# Required action:
When the word "switching" shows up in a line of the records below, copy that line.

*** Opening Exercise inputs ***

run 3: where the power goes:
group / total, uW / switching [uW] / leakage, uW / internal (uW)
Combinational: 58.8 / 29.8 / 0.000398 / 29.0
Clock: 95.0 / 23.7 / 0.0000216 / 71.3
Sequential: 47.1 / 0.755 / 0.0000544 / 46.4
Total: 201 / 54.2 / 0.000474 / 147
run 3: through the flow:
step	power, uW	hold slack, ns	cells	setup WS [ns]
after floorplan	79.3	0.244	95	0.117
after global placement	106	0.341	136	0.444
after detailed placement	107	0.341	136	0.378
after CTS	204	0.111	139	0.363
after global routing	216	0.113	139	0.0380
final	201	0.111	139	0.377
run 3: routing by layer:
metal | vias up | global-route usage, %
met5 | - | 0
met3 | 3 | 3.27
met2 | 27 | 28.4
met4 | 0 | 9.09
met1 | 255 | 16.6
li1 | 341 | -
<file path="src/rtl/axis_video_out_framer.sv">
// AXI4-Stream video output framer: 2-entry skid re-timing, frame-boundary enable and frame counter.
// Optional geometry checker enabled by defining VIDEO_FRAMER_GEOM_CHECK_EN.
module axis_video_out_framer #(
  parameter int PIXEL_WIDTH = 24,
  parameter int H_ACTIVE    = 1280,
  parameter int V_ACTIVE    = 720,
  parameter int FCNT_WIDTH  = 16
) (
  input  logic                   i_clk,
  input  logic                   i_rstn,
  input  logic                   i_enable,
  input  logic [PIXEL_WIDTH-1:0] s_axis_tdata,
  input  logic                   s_axis_tvalid,
  output logic                   s_axis_tready,
  input  logic                   i_eol,
  input  logic                   i_eof,
  output logic [PIXEL_WIDTH-1:0] m_axis_tdata,
  output logic                   m_axis_tvalid,
  input  logic                   m_axis_tready,
  output logic                   m_axis_tlast,
  output logic                   m_axis_tuser,
  output logic                   o_busy,
  output logic [FCNT_WIDTH-1:0]  o_frame_cnt,
  input  logic                   i_err_clr,
  output logic                   o_err_line,
  output logic                   o_err_frame
);

  typedef enum logic [1:0] {S_IDLE, S_ACTIVE, S_DRAIN} state_t;

  // Stored beat layout: {tdata, eol, eof, sof}
  localparam int BW = PIXEL_WIDTH + 3;

  state_t               state, state_nxt;
  logic [BW-1:0]        out_q, out_nxt, skid_q, skid_nxt, in_beat;
  logic                 out_vld, out_vld_nxt, skid_vld, skid_vld_nxt;
  logic                 s_rdy, s_rdy_nxt, sof_pending;
  logic                 accept, out_fire, out_free;
  logic [FCNT_WIDTH-1:0] frame_cnt;

  assign accept   = s_axis_tvalid && s_rdy;
  assign out_fire = out_vld && m_axis_tready;
  assign out_free = !out_vld || m_axis_tready;
  assign in_beat  = {s_axis_tdata, i_eol, i_eof, sof_pending};

  always_ff @(posedge i_clk or negedge i_rstn) begin
    if (!i_rstn) state <= S_IDLE;
    else         state <= state_nxt;
  end

  // Disable only lands on a frame boundary; an EOF accept while disabled ends the run.
  always_comb begin
    state_nxt = state;
    case (state)
      S_IDLE:   if (i_enable && sof_pending) state_nxt = S_ACTIVE;
      S_ACTIVE: if (!i_enable) state_nxt = (accept && i_eof) ? S_IDLE : S_DRAIN;
      S_DRAIN: begin
        if (i_enable)              state_nxt = S_ACTIVE;
        else if (accept && i_eof)  state_nxt = S_IDLE;
      end
      default:  state_nxt = S_IDLE;
    endcase
  end

  // Skid is unloaded first; an accept never coincides with a full skid because ready is gated by it.
  always_comb begin
    out_vld_nxt  = out_vld;
    out_nxt      = out_q;
    skid_vld_nxt = skid_vld;
    skid_nxt     = skid_q;
    if (out_free) begin
      if (skid_vld) begin
        out_vld_nxt  = 1'b1;
        out_nxt      = skid_q;
        skid_vld_nxt = 1'b0;
      end else if (accept) begin
        out_vld_nxt = 1'b1;
        out_nxt     = in_beat;
      end else begin
        out_vld_nxt = 1'b0;
      end
    end else if (accept) begin
      skid_vld_nxt = 1'b1;
      skid_nxt     = in_beat;
    end
    s_rdy_nxt = !skid_vld_nxt && (state_nxt == S_ACTIVE || state_nxt == S_DRAIN);
  end

  always_ff @(posedge i_clk or negedge i_rstn) begin
    if (!i_rstn) begin
      out_vld     <= 1'b0;
      out_q       <= '0;
      skid_vld    <= 1'b0;
      skid_q      <= '0;
      s_rdy       <= 1'b0;
      sof_pending <= 1'b1;
      frame_cnt   <= '0;
    end else begin
      out_vld  <= out_vld_nxt;
      out_q    <= out_nxt;
      skid_vld <= skid_vld_nxt;
      skid_q   <= skid_nxt;
      s_rdy    <= s_rdy_nxt;
      if (accept)              sof_pending <= i_eof;
      if (out_fire && out_q[1]) frame_cnt  <= frame_cnt + 1'b1;
    end
  end

  assign s_axis_tready = s_rdy;
  assign m_axis_tvalid = out_vld;
  assign m_axis_tdata  = out_q[BW-1:3];
  assign m_axis_tlast  = out_q[2];
  assign m_axis_tuser  = out_q[0];
  assign o_frame_cnt   = frame_cnt;
  assign o_busy        = (state != S_IDLE) || out_vld || skid_vld;

`ifdef VIDEO_FRAMER_GEOM_CHECK_EN
  localparam int XW = (H_ACTIVE > 1) ? $clog2(H_ACTIVE) : 1;
  localparam int YW = (V_ACTIVE > 1) ? $clog2(V_ACTIVE) : 1;
  localparam logic [XW-1:0] X_LAST = XW'(H_ACTIVE - 1);
  localparam logic [YW-1:0] Y_LAST = YW'(V_ACTIVE - 1);

  logic [XW-1:0] pos_x;
  logic [YW-1:0] pos_y;
  logic          err_line, err_frame, line_bad, frame_bad;

  assign line_bad  = accept && (i_eol != (pos_x == X_LAST));
  assign frame_bad = accept && ((i_eof && pos_y != Y_LAST) ||
                                (i_eol && !i_eof && pos_y == Y_LAST));

  // Counters resync on the sideband so one bad line does not cascade; set beats clear.
  always_ff @(posedge i_clk or negedge i_rstn) begin
    if (!i_rstn) begin
      pos_x     <= '0;
      pos_y     <= '0;
      err_line  <= 1'b0;
      err_frame <= 1'b0;
    end else begin
      if (accept) begin
        if (i_eol) begin
          pos_x <= '0;
          pos_y <= (i_eof || pos_y == Y_LAST) ? '0 : pos_y + 1'b1;
        end else begin
          pos_x <= (pos_x == X_LAST) ? '0 : pos_x + 1'b1;
        end
      end
      if (line_bad)       err_line <= 1'b1;
      else if (i_err_clr) err_line <= 1'b0;
      if (frame_bad)      err_frame <= 1'b1;
      else if (i_err_clr) err_frame <= 1'b0;
    end
  end

  assign o_err_line  = err_line;
  assign o_err_frame = err_frame;
`else
  localparam int unused_geom_dims = H_ACTIVE + V_ACTIVE;
  logic unused_err_clr;
  assign unused_err_clr = i_err_clr;
  assign o_err_line     = 1'b0;
  assign o_err_frame    = 1'b0;
`endif

endmodule

</file>
===== src/rtl/cam_sccb_pkg.sv =====
`default_nettype none
// ============================================================================
// Module      : cam_sccb_pkg
// Description : Shared types and constants for the OV2640 SCCB init master.
//               Holds the FSM state encoding, the init table length, the
//               soft-reset register/bit, and the write retry limit.
// Revision    : 1.0 - initial release
// ============================================================================
package cam_sccb_pkg;

    typedef enum logic [3:0] {
        ST_PWR_WAIT = 4'd0,
        ST_START    = 4'd1,
        ST_BIT      = 4'd2,
        ST_STOP     = 4'd3,
        ST_GAP      = 4'd4,
        ST_NEXT     = 4'd5,
        ST_DONE     = 4'd6,
        ST_IDLE     = 4'd7
    } sccb_state_t;

    localparam int         CAM_INIT_LEN = 23;

    localparam logic [7:0] SOFT_RST_REG = 8'h12;
    localparam int         SOFT_RST_BIT = 7;

    // Total attempts allowed for one table entry before giving up.
    localparam logic [1:0] RETRY_LIMIT  = 2'd3;

    // True when the {reg, val} entry resets the sensor and therefore needs
    // a fresh power-up settle before the next write.
    function automatic logic is_soft_reset(input logic [15:0] entry);
        return (entry[15:8] == SOFT_RST_REG) && entry[SOFT_RST_BIT];
    endfunction

endpackage
`default_nettype wire


===== src/rtl/cam_sccb_init_rom.sv =====
`default_nettype none
// ============================================================================
// Module      : cam_init_rom
// Description : Combinational OV2640 init table, QVGA RGB565 setup.
//               Each entry is {register address, value}.
// Ports       : addr  - table index (reg_idx of the master)
//               entry - {reg[7:0], val[7:0]}
// Revision    : 1.0 - initial release
// ============================================================================
module cam_init_rom
    import cam_sccb_pkg::*;
(
    input  logic [7:0]  addr,
    output logic [15:0] entry
);

    always_comb begin
        entry = 16'hFF00;
        case (addr)
            8'd0:  entry = {8'hFF, 8'h01};  // bank select: sensor
            8'd1:  entry = {8'h12, 8'h80};  // COM7 soft reset
            8'd2:  entry = {8'hFF, 8'h00};  // bank select: DSP
            8'd3:  entry = {8'h2C, 8'hFF};
            8'd4:  entry = {8'h2E, 8'hDF};
            8'd5:  entry = {8'hFF, 8'h01};  // bank select: sensor
            8'd6:  entry = {8'h3C, 8'h32};
            8'd7:  entry = {8'h11, 8'h00};  // CLKRC: no prescale
            8'd8:  entry = {8'h09, 8'h02};  // COM2: output drive 2x
            8'd9:  entry = {8'h04, 8'h28};
            8'd10: entry = {8'h13, 8'hE5};  // COM8: AGC/AEC on
            8'd11: entry = {8'h14, 8'h48};  // COM9: gain ceiling
            8'd12: entry = {8'h15, 8'h00};
            8'd13: entry = {8'hFF, 8'h00};  // bank select: DSP
            8'd14: entry = {8'hE0, 8'h04};  // hold DVP in reset
            8'd15: entry = {8'hC0, 8'h64};  // HSIZE8
            8'd16: entry = {8'hC1, 8'h4B};  // VSIZE8
            8'd17: entry = {8'hDA, 8'h08};  // IMAGE_MODE: RGB565
            8'd18: entry = {8'hD7, 8'h03};
            8'd19: entry = {8'hE1, 8'h77};
            8'd20: entry = {8'h5A, 8'h50};  // ZMOW: 320/4
            8'd21: entry = {8'h5B, 8'h3C};  // ZMOH: 240/4
            8'd22: entry = {8'hE0, 8'h00};  // release DVP reset
            default: entry = 16'hFF00;
        endcase
    end

endmodule
`default_nettype wire


===== src/rtl/cam_sccb_init.sv =====
`default_nettype none
// ============================================================================
// Module      : cam_sccb_init
// Description : SCCB write master that streams the OV2640 init table after
//               reset. Each entry is a 3-phase write (DEV_ADDR, reg, val),
//               9 bits per phase, 4 quarters per bit.
// Ports       : clk, rst      - clock, synchronous active-high reset
//               start         - re-run the table from IDLE/DONE
//               siod_i        - SIOD pad input (ACK sampling)
//               sioc, siod_oe - SCCB clock, SIOD pull-low enable
//               busy, done, err, reg_idx - status
// Options     : SCCB_ACK_CHECK_EN - sample ACK, abort/retry failed writes.
// Revision    : 1.0 - initial release
// ============================================================================
module cam_sccb_init
    import cam_sccb_pkg::*;
#(
    parameter int unsigned CLK_HZ         = 100_000_000,
    parameter int unsigned SCL_HZ         = 100_000,
    parameter logic [7:0]  DEV_ADDR       = 8'h60,
    parameter int unsigned POWERUP_CYCLES = 1_000_000
) (
    input  logic       clk,
    input  logic       rst,
    input  logic       start,
    input  logic       siod_i,
    output logic       sioc,
    output logic       siod_oe,
    output logic       busy,
    output logic       done,
    output logic       err,
    output logic [7:0] reg_idx
);

    localparam int unsigned     c_QDIV    = CLK_HZ / (4 * SCL_HZ);
    localparam int              c_QW      = (c_QDIV > 1) ? $clog2(c_QDIV) : 1;
    localparam logic [c_QW-1:0] c_QMAX    = c_QW'(c_QDIV - 1);
    localparam logic [31:0]     c_PWR_MAX = 32'(POWERUP_CYCLES - 1);
    localparam logic [7:0]      c_LAST    = 8'(CAM_INIT_LEN - 1);

    sccb_state_t     r_state, w_state_n;
    logic [c_QW-1:0] r_qcnt, w_qcnt_n, w_qstep;
    logic [1:0]      r_qtr, w_qtr_n;
    logic [3:0]      r_bit, w_bit_n;
    logic [1:0]      r_phase, w_phase_n;
    logic [31:0]     r_pwr_cnt, w_pwr_cnt_n;
    logic [7:0]      r_reg_idx, w_reg_idx_n;
    logic            r_sioc, w_sioc_n;
    logic            r_siod_oe, w_siod_oe_n;
    logic            r_busy, w_busy_n;
    logic            r_done, w_done_n;
    logic            r_err, w_err_n;
    logic            r_nack, w_nack_n;
    logic [1:0]      r_tries, w_tries_n;
    logic [15:0]     w_entry;
    logic            w_wrap;
    logic            w_ack_bad;

    cam_init_rom u_rom (
        .addr  (r_reg_idx),
        .entry (w_entry)
    );

    assign w_wrap  = (r_qcnt == c_QMAX);
    assign w_qstep = w_wrap ? '0 : r_qcnt + 1'b1;

`ifdef SCCB_ACK_CHECK_EN
    assign w_ack_bad = siod_i;
`else
    logic w_unused_siod;
    assign w_unused_siod = siod_i;
    assign w_ack_bad     = 1'b0;
`endif

    // SIOD pull-low enable for bit b of phase ph; the 9th bit is released.
    function automatic logic data_oe(input logic [15:0] entry,
                                     input logic [1:0]  ph,
                                     input logic [3:0]  b);
        logic [7:0] byte_v;
        case (ph)
            2'd0:    byte_v = DEV_ADDR;
            2'd1:    byte_v = entry[15:8];
            default: byte_v = entry[7:0];
        endcase
        if (b >= 4'd8) return 1'b0;
        return ~byte_v[3'd7 - b[2:0]];
    endfunction

    always_comb begin
        w_state_n   = r_state;
        w_qcnt_n    = '0;
        w_qtr_n     = r_qtr;
        w_bit_n     = r_bit;
        w_phase_n   = r_phase;
        w_pwr_cnt_n = r_pwr_cnt;
        w_reg_idx_n = r_reg_idx;
        w_sioc_n    = r_sioc;
        w_siod_oe_n = r_siod_oe;
        w_busy_n    = r_busy;
        w_done_n    = r_done;
        w_err_n     = r_err;
        w_nack_n    = r_nack;
        w_tries_n   = r_tries;

        case (r_state)
            ST_PWR_WAIT: begin
                w_busy_n    = 1'b1;
                w_sioc_n    = 1'b1;
                w_siod_oe_n = 1'b0;
                if (r_pwr_cnt == c_PWR_MAX) begin
                    w_pwr_cnt_n = '0;
                    w_qtr_n     = 2'd0;
                    w_state_n   = ST_START;
                end else begin
                    w_pwr_cnt_n = r_pwr_cnt + 32'd1;
                end
            end

            // q0: SIOD released, SCL high. q1: SIOD low (start condition).
            ST_START: begin
                w_qcnt_n = w_qstep;
                w_nack_n = 1'b0;
                if (w_wrap) begin
                    if (r_qtr == 2'd0) begin
                        w_qtr_n     = 2'd1;
                        w_siod_oe_n = 1'b1;
                    end else begin
                        w_state_n   = ST_BIT;
                        w_qtr_n     = 2'd0;
                        w_phase_n   = 2'd0;
                        w_bit_n     = 4'd0;
                        w_sioc_n    = 1'b0;
                        w_siod_oe_n = data_oe(w_entry, 2'd0, 4'd0);
                    end
                end
            end

            // Outputs for quarter n+1 are loaded on the wrap of quarter n.
            ST_BIT: begin
                w_qcnt_n = w_qstep;
                if (w_wrap) begin
                    w_qtr_n = r_qtr + 2'd1;
                    case (r_qtr)
                        2'd0: w_sioc_n = 1'b1;
                        2'd1: w_sioc_n = 1'b1;
                        2'd2: begin
                            w_sioc_n = 1'b0;
                            if (r_bit == 4'd8 && w_ack_bad) w_nack_n = 1'b1;
                        end
                        default: begin
                            w_qtr_n = 2'd0;
                            if (r_bit != 4'd8) begin
                                w_bit_n     = r_bit + 4'd1;
                                w_siod_oe_n = data_oe(w_entry, r_phase, r_bit + 4'd1);
                            end else if (r_phase != 2'd2 && !r_nack) begin
                                w_phase_n   = r_phase + 2'd1;
                                w_bit_n     = 4'd0;
                                w_siod_oe_n = data_oe(w_entry, r_phase + 2'd1, 4'd0);
                            end else begin
                                w_state_n   = ST_STOP;
                                w_sioc_n    = 1'b1;
                                w_siod_oe_n = 1'b1;
                            end
                        end
                    endcase
                end
            end

            // q0: SIOD low with SCL high. q1: SIOD released (stop condition).
            ST_STOP: begin
                w_qcnt_n = w_qstep;
                if (w_wrap) begin
                    if (r_qtr == 2'd0) begin
                        w_qtr_n     = 2'd1;
                        w_siod_oe_n = 1'b0;
                    end else begin
                        w_qtr_n   = 2'd0;
                        w_state_n = ST_GAP;
                    end
                end
            end

            ST_GAP: begin
                w_qcnt_n = w_qstep;
                if (w_wrap) begin
                    w_qtr_n = r_qtr + 2'd1;
                    if (r_qtr == 2'd3) begin
                        w_qtr_n   = 2'd0;
                        w_state_n = ST_NEXT;
                    end
                end
            end

            ST_NEXT: begin
                w_qtr_n = 2'd0;
                if (r_nack) begin
                    if (r_tries == RETRY_LIMIT - 2'd1) begin
                        w_tries_n = 2'd0;
                        w_err_n   = 1'b1;
                        w_busy_n  = 1'b0;
                        w_state_n = ST_IDLE;
                    end else begin
                        w_tries_n = r_tries + 2'd1;
                        w_state_n = ST_START;
                    end
                end else if (r_reg_idx == c_LAST) begin
                    w_tries_n = 2'd0;
                    w_busy_n  = 1'b0;
                    w_done_n  = 1'b1;
                    w_state_n = ST_DONE;
                end else begin
                    w_tries_n   = 2'd0;
                    w_reg_idx_n = r_reg_idx + 8'd1;
                    w_pwr_cnt_n = '0;
                    w_state_n   = is_soft_reset(w_entry) ? ST_PWR_WAIT : ST_START;
                end
            end

            ST_DONE, ST_IDLE: begin
                if (start) begin
                    w_done_n    = 1'b0;
                    w_err_n     = 1'b0;
                    w_busy_n    = 1'b1;
                    w_reg_idx_n = 8'd0;
                    w_tries_n   = 2'd0;
                    w_qtr_n     = 2'd0;
                    w_state_n   = ST_START;
                end
            end

            default: w_state_n = ST_IDLE;
        endcase
    end

    always_ff @(posedge clk) begin
        if (rst) begin
            r_state   <= ST_PWR_WAIT;
            r_qcnt    <= '0;
            r_qtr     <= 2'd0;
            r_bit     <= 4'd0;
            r_phase   <= 2'd0;
            r_pwr_cnt <= '0;
            r_reg_idx <= 8'd0;
            r_sioc    <= 1'b1;
            r_siod_oe <= 1'b0;
            r_busy    <= 1'b0;
            r_done    <= 1'b0;
            r_err     <= 1'b0;
            r_nack    <= 1'b0;
            r_tries   <= 2'd0;
        end else begin
            r_state   <= w_state_n;
            r_qcnt    <= w_qcnt_n;
            r_qtr     <= w_qtr_n;
            r_bit     <= w_bit_n;
            r_phase   <= w_phase_n;
            r_pwr_cnt <= w_pwr_cnt_n;
            r_reg_idx <= w_reg_idx_n;
            r_sioc    <= w_sioc_n;
            r_siod_oe <= w_siod_oe_n;
            r_busy    <= w_busy_n;
            r_done    <= w_done_n;
            r_err     <= w_err_n;
            r_nack    <= w_nack_n;
            r_tries   <= w_tries_n;
        end
    end

    assign sioc    = r_sioc;
    assign siod_oe = r_siod_oe;
    assign busy    = r_busy;
    assign done    = r_done;
    assign err     = r_err;
    assign reg_idx = r_reg_idx;

endmodule
`default_nettype wire


===== config.mk =====
export PLATFORM = sky130hd
export DESIGN_NAME = cam_sccb_init
export DESIGN_NICKNAME = d
export VERILOG_FILES = /design/src/rtl/cam_sccb_pkg.sv /design/src/rtl/cam_sccb_init_rom.sv /design/src/rtl/cam_sccb_init.sv
export SDC_FILE = /design/constraint.sdc
export NUM_CORES = 1
export LEC_CHECK = 0
export ABC_AREA = 1
export BUFFER_PORTS_ARGS = -buffer_cell sky130_fd_sc_hd__buf_2
export CORE_AREA = 2 2 117 119
export CTS_CLUSTER_DIAMETER = 150
export DETAILED_ROUTE_END_ITERATION = 10
export DIE_AREA = 0 0 119 121
export PLACE_DENSITY = 0.59
export SLEW_MARGIN = 10
export SYNTH_ARGS = -nofsm -noshare
export SYNTH_HDL_FRONTEND = slang
export SYNTH_SLANG_ARGS = --single-unit

===== constraint.sdc =====
create_clock -name clk -period 3.8 [get_ports clk]
set_input_delay 0.19 -clock clk [delete_from_list [all_inputs] [get_ports clk]]
set_output_delay 0.19 -clock clk [all_outputs]
set_load 0.01 [all_outputs]

==> key figures <==
Setup path
  – Startpoint Class: flop
  – Kind of end point of the critical path: flop
  – CP Launch Point: r_state[2]$_SDFFE_PP0P_
  – Worst r2r path cells: 14
  – Worst EP arrival: 2810 ps
  – Reg2Reg Launch Point: r_state[2]$_SDFFE_PP0P_
  – CP Max Fanout: 9
  – Crit Path Class: reg2reg
  – Reg-to-reg slack, setup: 1220 ps
  – Required @ worst endpoint: 4030 ps

Final layout
  – Nets: 828
  – Most common cell after layout, fill and taps aside: nand2_1
  – Layout Cell Area excl Fill: 5580 um2
  – Most frequent cells in the layout: 197 x nand2_1, 104 x inv_1, 84 x nor2_1
  – # diodes: 0
  – Area delta synth->final: 8.76%
  – Final Util: 42.6%
  – FILL cells: 1392
  – Layout cells sized above 1: 8.46%

Timing
  – Slew headroom: 42.8%
  – Final hold vios: 0
  – Skew final: 9.51 ps
  – Post-layout minimum cycle time: 2580 ps
  – Tcrit/Tclk final: 67.8%
  – Max Clk Rate: 388 MHz
  – Setup repair after global routing missed its margin: no
  – Setup_tns: 0 ps
  – Final slew viol count: 0
  – Final setup violation count: 0
  – Worst Max-Slew Pin Slew: 855 ps

Clock tree
  – CTS tree: done
  – Post-CTS Setup Bufs: 0
  – Root Driver: clkbuf_16
  – Worst skew pair latency: 340 ps
  – Hold Buf Count CTS: 0
  – Clock Path Buffers: 2
  – Clk slew on worst S/H paths: 60 ps
  – CTS Sinks: 79
  – CTS buffer count: 9
  – Post-CTS sizing: 0
  – H-tree levels: 3

Global route
  – Vias in the first global route: 4458
  – Total gr overflow: 0
  – Tot GR Track Use: 18.1%
  – Largest net degree at the start of global routing: 27
  – First-pass GRT wire length: 21.2 mm
  – Initial antenna violation count: 0

Floorplanning
  – Core Region: 13100 um2
  – Die Span X: 119 um
  – I/O pin count: 17
  – Die area: 14400 um2
  – Starting Density: 39.2%
  – Row Count: 42
  – Die Ht: 121 um

Place
  – Port bufs: 14
  – GP Congestion: 0.867
  – Post-DP HPWL: 9.19 mm
  – Placed inst area: 5310 um2

Synthesis
  – Sequential share of the synthesized area: 30.8%
  – Most area-consuming cells after synthesis: dfxtp_1 31%, nand2_1 14%, inv_1 7.6%
  – Cells after Synth: 794
  – Main synth FF type: dfxtp_1
  – Synthesized flop and latch total: 79
  – Yosys warns: 0
  – Yosys cell types: 45
  – Async S/R FF share, synth: 0%
  – Syn nets: 821
  – Average size of a mapped cell: 6.46 um2
  – Post-synth EDFFs: 0
  – Dominant cell type by area after synthesis: dfxtp_1
  – Post-synthesis cell area: 5130 um2
  – Yosys top cell area share: 30.8%

Pwr
  – Final Total Pwr: 2690 uW
  – Leakage Power: 0.00246 uW
  – PwrDens: 483 nW/um2
  – Peak VDD IR: 0.230 mV

Drt
  – DR pass1 iterations: 5
  – Drc violations: 0
  – Vias per cell: 5.00
  – Antenna Nets Post-Route: 0
  – Vias: 4903
  – DR iter-0 viols: 287
  – WL/cell: 12.5 um
  – WL final: 12.3 mm

Outcome
  – Status: finished, final reports clean

Run
  – Max-Cap Viols: 0

Hold path
  – Tightest Hold Check Type: in2reg
==> report_power, final <==
part           switching (uW)  leakage (uW)  internal, uW  total [uW]
logic                     594       0.00169           297         891
registers                76.5      0.000640           933        1010
clock network             323      0.000132           470         793
==> worst max-delay path, cell delays in order (launching register included) <==
cell      delay [ps]
dfxtp_1          530
inv_2            120
nor2_4           200
nand3_2          210
nand2_4          160
nand2_1           60
nand3_1          270
inv_1            180
ha_1             230
inv_1            100
nand2_1           90
o211ai_1         120
nand2_1           70
nand2_1           60
nand2_1           50
==> worst min-delay path by stage <==
stage | end | cells past startpoint | slack (ps) | from
floorplan | r_qcnt[0]$_SDFF_PP0_ | 1 | 430 | r_qcnt[0]$_SDFF_PP0_
global placement | busy$_SDFFE_PP0P_ | 2 | 450 | busy$_SDFFE_PP0P_
detailed placement | busy$_SDFFE_PP0P_ | 2 | 450 | busy$_SDFFE_PP0P_
CTS | r_qtr[1]$_SDFFE_PP0P_ | 2 | 260 | rst
global route | r_qtr[1]$_SDFFE_PP0P_ | 2 | 280 | rst
finish | r_qtr[1]$_SDFFE_PP0P_ | 2 | 260 | rst
==> logic make-up (layout without fill, tap and decap cells) <==
kind of cell | count (synthesis) | count (layout) | share of synthesized area [%]
DFF | 79 | 79 | 30.8
and+or+nand+nor | 457 | 457 | 41.0
buffers and inverters | 136 | 146 | 11.0
AOI/OAI and AO/OA | 86 | 86 | 9.49
other | 1 | 1 | 0.0731
xor gates and xnor gates | 12 | 12 | 2.05
adders and majority gates | 23 | 23 | 5.61
==> final cells by class <==
| class | count | area (um2) | share of cell area [%] |
|---|---|---|---|
| multi-input combinational | 579 | 2980 | 53.5 |
| sequential | 79 | 1580 | 28.4 |
| inverter | 116 | 440 | 7.90 |
| clock buffer | 13 | 260 | 4.67 |
| tap | 176 | 220 | 3.95 |
| timing repair buffer | 16 | 85.1 | 1.53 |
| clock inverter | 1 | 5.00 | 0.0897 |
==> metrics by stage <==
| step | hold slack (ps) | instances | worst slack (ps) |
|---|---|---|---|
| global placement | 450 | 966 | 1240 |
| finish | 265 | 980 | 1220 |
| CTS | 259 | 980 | 1250 |
| global route | 281 | 980 | 903 |
| detailed placement | 445 | 966 | 1260 |
| floorplan | 434 | 794 | 1670 |
==> cells in the mapped netlist, types with 2 or more instances <==
library cell  instances
buf_6                 4
inv_2                 9
nand4_1              29
or2_1                 2
nor2_2                3
inv_1               104
nor4_1                6
o21ai_1              11
nand2_2               8
nand3_4               2
nand3_2               2
buf_2                 7
xor2_1               11
or2_2                 2
nand3_1              73
clkbuf_1              7
o21ai_2               2
nor2_4                2
a211oi_1              9
o211ai_1              3
buf_4                 2
a21oi_1              32
nand2_1             197
inv_4                 2
nor3b_1               3
ha_1                 23
a31oi_1               3
dfxtp_1              79
nor3_2                5
nor3_1               34
nor2_1               84
o21ai_0              21
==> per-layer routing <==
metal	up-vias	track usage, %	wire length (um)
li1	2598	-	-
met1	2187	25.1	6190
met2	93	27.9	5320
met3	25	2.54	469
met4	0	7.96	286
met5	-	0	0
Note: power is estimated with default switching activity, not from simulation.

*** Closing Exercise inputs ***

# Result:
group / total, uW / switching [uW] / leakage, uW / internal (uW)
part           switching (uW)  leakage (uW)  internal, uW  total [uW]
Note: power is estimated with default switching activity, not from simulation.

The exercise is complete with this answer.